Friday, Apr. 06, 1962

Cutting the Arc

Faced with a Communist guerrilla uprising in Malaya in 1948, the British prepared for a long piecemeal war. While infantry patrols harried the Reds in the impenetrable jungle, the British used a "carpet sweeper" technique on the jungle's edges: gathering up peasants from isolated huts and hamlets and concentrating them in walled "strategic" villages protected by troops and home guards.

Deprived of peasant sustenance and supply, the Red guerrillas withered away.

With Operation Sunrise, the South Viet Nam army, aided by U.S. and British military advisers, last week sought to apply the lessons of Malaya against the Communist Viet Cong marauders in the jungles and paddyfields of South Viet Nam. The situations are not precisely identical: in Malaya, the Red terrorists were Chinese who got support mostly from Chinese peasants and were generally opposed by Malayans. But the system of creating strategic villages offered the best hope yet of reducing the Red threat in the Viet Nam countryside.

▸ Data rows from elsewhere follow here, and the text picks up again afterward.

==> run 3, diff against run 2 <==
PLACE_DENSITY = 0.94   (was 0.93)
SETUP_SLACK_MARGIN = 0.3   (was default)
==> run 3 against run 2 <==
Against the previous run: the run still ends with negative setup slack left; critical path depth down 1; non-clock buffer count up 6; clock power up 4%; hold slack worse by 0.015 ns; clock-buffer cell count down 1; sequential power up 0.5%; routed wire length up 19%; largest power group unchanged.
**src/rtl/vector_xor_decrypter_pkg.sv**
```systemverilog
// vector_xor_decrypter_pkg: shared widths, LFSR constants and FSM state type
package vector_xor_decrypter_pkg;
  localparam int N = 64;
  localparam int LEN_W = 16;
  localparam logic [N-1:0] LFSR_POLY = 64'hD800_0000_0000_0000;
  localparam logic [N-1:0] LFSR_ZERO_SUB = 64'h1;
  typedef enum logic [1:0] {IDLE, RUN, DRAIN} state_t;
endpackage

```
**src/rtl/vector_keystream_lfsr.sv**
```systemverilog
// vector_keystream_lfsr: 64-bit right-shifting Galois LFSR keystream (clk, rst, load+seed, step -> state)
module vector_keystream_lfsr
  import vector_xor_decrypter_pkg::*;
(
  input  logic         clk,
  input  logic         rst,
  input  logic         load,
  input  logic         step,
  input  logic [N-1:0] seed,
  output logic [N-1:0] state
);
  always_ff @(posedge clk)
    if (rst) state <= LFSR_ZERO_SUB;
    else if (load) state <= (seed == '0) ? LFSR_ZERO_SUB : seed;
    else if (step) state <= {1'b0, state[N-1:1]} ^ (state[0] ? LFSR_POLY : '0);
endmodule

```
**src/rtl/vector_xor.sv**
```systemverilog
// vector_xor: lane-wise byte XOR of two vectors (a, b -> y)
module vector_xor #(
  parameter int LANES = 8
) (
  input  logic [8*LANES-1:0] a,
  input  logic [8*LANES-1:0] b,
  output logic [8*LANES-1:0] y
);
  for (genvar g = 0; g < LANES; g++) begin : g_lane
    assign y[8*g +: 8] = a[8*g +: 8] ^ b[8*g +: 8];
  end
endmodule

```
**src/rtl/vector_xor_decrypter.sv**
```systemverilog
// vector_xor_decrypter: framed LFSR-XOR stream decrypter; start/seed/frame_len begin a frame, in_*/out_* are valid/ready streams, busy/done report progress
module vector_xor_decrypter
  import vector_xor_decrypter_pkg::*;
(
  input  logic             clk,
  input  logic             rst,
  input  logic             start,
  input  logic [N-1:0]     seed,
  input  logic [LEN_W-1:0] frame_len,
  input  logic             in_valid,
  output logic             in_ready,
  input  logic [N-1:0]     in_data,
  output logic             out_valid,
  input  logic             out_ready,
  output logic [N-1:0]     out_data,
  output logic             out_last,
  output logic             busy,
  output logic             done
);
  state_t state;
  logic [LEN_W-1:0] count, len;
  logic [N-1:0] ks, plain;
  logic accept, xfer, last;
  assign accept = (state == IDLE) && start;
  assign in_ready = (state == RUN) && (!out_valid || out_ready);
  assign xfer = in_valid && in_ready;
  assign last = count == len - 1'b1;
  assign busy = state != IDLE;
  // an empty frame must not disturb the keystream, so only real frames load it
  vector_keystream_lfsr u_lfsr (
    .clk(clk), .rst(rst), .load(accept && frame_len != '0), .step(xfer), .seed(seed), .state(ks)
  );
  vector_xor #(.LANES(N / 8)) u_xor (.a(in_data), .b(ks), .y(plain));
  always_ff @(posedge clk)
    if (rst) begin
      state <= IDLE;
      out_valid <= 1'b0;
      out_last <= 1'b0;
      out_data <= '0;
      done <= 1'b0;
      count <= '0;
      len <= '0;
    end else begin
      done <= 1'b0;
      if (accept) begin
        if (frame_len == '0) done <= 1'b1;
        else begin
          state <= RUN;
          count <= '0;
          len <= frame_len;
        end
      end
      if (out_valid && out_ready) begin
        out_valid <= 1'b0;
        if (state == DRAIN && out_last) begin
          out_last <= 1'b0;
          done <= 1'b1;
          state <= IDLE;
        end
      end
      // a new word overrides the drain of the old one, giving back-to-back throughput
      if (xfer) begin
        out_valid <= 1'b1;
        out_data <= plain;
        out_last <= last;
        count <= count + 1'b1;
        if (last) state <= DRAIN;
      end
    end
endmodule
```
### config.mk
export PLATFORM = sky130hd
export DESIGN_NAME = bus
export DESIGN_NICKNAME = d
export VERILOG_FILES = /design/src/rtl/cpu_pkg.sv /design/src/rtl/bus_mux.sv /design/src/rtl/bus.sv
export SDC_FILE = /design/constraint.sdc
export NUM_CORES = 1
export LEC_CHECK = 0
export BUFFER_PORTS_ARGS = -buffer_cell sky130_fd_sc_hd__clkbuf_2
export CORE_ASPECT_RATIO = 0.8
export CORE_MARGIN = 1.5
export CORE_UTILIZATION = 45
export CTS_BUF_LIST = sky130_fd_sc_hd__clkbuf_4 sky130_fd_sc_hd__clkbuf_8
export DETAILED_ROUTE_END_ITERATION = 16
export PLACE_DENSITY_LB_ADDON = 0.3
export SLEW_MARGIN = 15
export SYNTH_ARGS = -nofsm -noshare
export SYNTH_HDL_FRONTEND = slang
export SYNTH_HIERARCHICAL = 1
export SYNTH_SLANG_ARGS = --single-unit
export TNS_END_PERCENT = 20
### constraint.sdc
create_clock -name clk -period 1.05 [get_ports clk]
set_input_delay 0.21 -clock clk [delete_from_list [all_inputs] [get_ports clk]]
set_output_delay 0.21 -clock clk [all_outputs]
set_load 0.03 [all_outputs]
<file path="src/rtl/mem_arbiter.sv">
// mem_arbiter: three-way shared-memory arbiter (LCD > DMA > CPU) with a DMA burst cap and pipelined read returns
// Ports:
//   clk, reset_n                          clock and asynchronous active-low reset
//   cpu_req/we/addr/wdata -> cpu_gnt      CPU access request and grant
//   dma_req/we/addr/wdata -> dma_gnt      DMA access request and grant
//   lcd_req/addr          -> lcd_gnt      LCD read-only VRAM fetch and grant
//   *_rdata, *_rvalid                     per-requester read return, valid 3 cycles after grant
//   mem_en/we/addr/wdata, mem_rdata       shared memory port; mem_rdata valid one cycle after mem_en
module mem_arbiter #(
  parameter int DMA_BURST_MAX = 8
) (
  input  logic        clk,
  input  logic        reset_n,
  input  logic        cpu_req,
  input  logic        cpu_we,
  input  logic [15:0] cpu_addr,
  input  logic [7:0]  cpu_wdata,
  output logic        cpu_gnt,
  output logic [7:0]  cpu_rdata,
  output logic        cpu_rvalid,
  input  logic        dma_req,
  input  logic        dma_we,
  input  logic [15:0] dma_addr,
  input  logic [7:0]  dma_wdata,
  output logic        dma_gnt,
  output logic [7:0]  dma_rdata,
  output logic        dma_rvalid,
  input  logic        lcd_req,
  input  logic [12:0] lcd_addr,
  output logic        lcd_gnt,
  output logic [7:0]  lcd_rdata,
  output logic        lcd_rvalid,
  output logic        mem_en,
  output logic        mem_we,
  output logic [15:0] mem_addr,
  output logic [7:0]  mem_wdata,
  input  logic [7:0]  mem_rdata
);
  localparam logic [1:0] OWN_NONE = 2'd0;
  localparam logic [1:0] OWN_CPU  = 2'd1;
  localparam logic [1:0] OWN_DMA  = 2'd2;
  localparam logic [1:0] OWN_LCD  = 2'd3;
  logic [3:0]  r_dma_run;
  logic [1:0]  r_s1_own, r_s2_own;
  logic        r_s1_rd, r_s2_rd;
  logic        w_cpu_turn;
  logic [1:0]  w_own;
  logic        w_we;
  logic [15:0] w_addr;
  logic [7:0]  w_wdata;
  // CPU steals the slot once DMA has used up its burst while the CPU waited
  assign w_cpu_turn = cpu_req && (r_dma_run == 4'(DMA_BURST_MAX));
  always_comb begin
    lcd_gnt = reset_n && lcd_req;
    dma_gnt = reset_n && dma_req && !lcd_req && !w_cpu_turn;
    cpu_gnt = reset_n && cpu_req && !lcd_req && (!dma_req || w_cpu_turn);
    w_own   = lcd_gnt ? OWN_LCD : dma_gnt ? OWN_DMA : cpu_gnt ? OWN_CPU : OWN_NONE;
    w_we    = dma_gnt ? dma_we : cpu_gnt ? cpu_we : 1'b0;
    w_addr  = lcd_gnt ? {3'b010, lcd_addr} : dma_gnt ? dma_addr : cpu_addr;
    w_wdata = dma_gnt ? dma_wdata : cpu_gnt ? cpu_wdata : 8'd0;
  end
  // LCD grants leave the count untouched, so an LCD fetch never earns DMA an extra slot
  always_ff @(posedge clk or negedge reset_n) begin
    if (!reset_n) r_dma_run <= 4'd0;
    else if (!cpu_req || cpu_gnt) r_dma_run <= 4'd0;
    else if (dma_gnt) r_dma_run <= r_dma_run + 4'd1;
  end
  always_ff @(posedge clk or negedge reset_n) begin
    if (!reset_n) begin
      mem_en    <= 1'b0;
      mem_we    <= 1'b0;
      mem_addr  <= 16'd0;
      mem_wdata <= 8'd0;
      r_s1_own  <= OWN_NONE;
      r_s1_rd   <= 1'b0;
      r_s2_own  <= OWN_NONE;
      r_s2_rd   <= 1'b0;
    end else begin
      mem_en    <= w_own != OWN_NONE;
      mem_we    <= w_we;
      mem_addr  <= w_addr;
      mem_wdata <= w_wdata;
      r_s1_own  <= w_own;
      r_s1_rd   <= (w_own != OWN_NONE) && !w_we;
      r_s2_own  <= r_s1_own;
      r_s2_rd   <= r_s1_rd;
    end
  end
  // stage 2 lines up with the cycle mem_rdata is valid; capture into the owner's return register
  always_ff @(posedge clk or negedge reset_n) begin
    if (!reset_n) begin
      cpu_rvalid <= 1'b0;
      dma_rvalid <= 1'b0;
      lcd_rvalid <= 1'b0;
      cpu_rdata  <= 8'd0;
      dma_rdata  <= 8'd0;
      lcd_rdata  <= 8'd0;
    end else begin
      cpu_rvalid <= r_s2_rd && (r_s2_own == OWN_CPU);
      dma_rvalid <= r_s2_rd && (r_s2_own == OWN_DMA);
      lcd_rvalid <= r_s2_rd && (r_s2_own == OWN_LCD);
      if (r_s2_rd && (r_s2_own == OWN_CPU)) cpu_rdata <= mem_rdata;
      if (r_s2_rd && (r_s2_own == OWN_DMA)) dma_rdata <= mem_rdata;
      if (r_s2_rd && (r_s2_own == OWN_LCD)) lcd_rdata <= mem_rdata;
    end
  end
endmodule
</file>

Dusty Halt. A long column of army trucks drove 27 miles north of Saigon, straight into an arc of Red-controlled territory that provides a safe Communist 50-mile "supply corridor from the Cambodian frontier to the province of Phuoc Thanh. As the first light of dawn slanted down through the thick forest in the district of Ben Cat, the truck column came to a dusty halt, 600 troops of the Vietnamese 5th Division poured over the tail gates and fanned out across the harvested rice fields and rubber plantations to flush out Communists. Typically, the Viet Cong faded away before the massive sweep.

But the dispersal of the Viet Cong prepared the way for Phase 2 of Operation Sunrise--the rounding up of Ben Cat's peasants. In each hamlet, the assembled farmers were told that they were being moved to a nearby strategic village called Ben Tuong, to be equipped with a school, clinic, market, deep wells, and a defense force of soldiers. They were promised a down payment of $25 and a free daily ration of rice and dried fish to tide them over the first three months.

Seventy families agreed to the move, but 140 other families had to be convinced at gunpoint. Leading their cows and water buffaloes, with their belongings piled on ox carts, the 1,200 displaced peasants filed into the jungle clearing of Ben Tuong to be greeted by a banner bearing the somewhat ironical message: "We will root out all the Viet Cong who destroy our villages." A concrete administration building and clinic is already standing at Ben Tuong, but the peasants must erect their own thatch-roofed houses, dig a protective ditch around the site, and crown it with a dirt wall and barbed wire. The 70 families that "volunteered" were given land already cleared by bulldozers; those who had been reluctant to leave were moved into barrack-like structures at the edge of the forest.

Western observers noticed that the peasants were either very old or very young--the men and women between 17 and 33 had gone into hiding or were serving with the Viet Cong. Said a Vietnamese officer: "We hope they'll rejoin their families when they see that life in the strategic village is good.'' TIME Correspondent Jerry Rose asked a peasant volunteer if he preferred Ben Tuong to his former hamlet. He answered: "I had a nice home with a garden before." Why had he come here? "We were told to come by the chief of the province." Why had he been moved? "I don't know." Had the Viet Cong harmed him? "No, no. I saw them, but they never bothered me." Night Attack. The peasant's answers indicate the enormity of the problem facing President Ngo Dinh Diem's government. Dependent on peasants' help, the Viet Cong often work with them in the fields to win their loyalty. All too often, this approach works wonders.

As in Malaya, the aim of the strategic villages is to isolate the Viet Cong guerrillas in the countryside and deprive them of food, shelter and rest in peasant homes.

Nearly a hundred of the villages are already under construction, and last week General Lyman Lemnitzer. chairman of the U.S. Joint Chiefs of Staff, made his third visit to South Viet Nam to examine them on the spot, and to promise that the U.S. would provide "whatever is needed" to defeat the Communists.

Ben Tuong is unusual in that it is the first strategic village to be built in the heart of Communist-controlled territory.

But it is like the others in depending on U.S. funds for all its equipment, from medical supplies to schoolbooks. loudspeakers to farm tools. A U.S. military mission will recruit, train and arm a local militia to take over in three months when the 5th Division moves on to another area. If in that time administrative corruption has not canceled out the promised benefits, and if the standard of living is obviously higher, in all probability the peasant militiamen will fight to defend what they have. The Viet Cong last week gave clear indication of its own uneasiness at this new development by launching a night attack on Ben Tuong and wounding two soldiers before being driven back into the forest.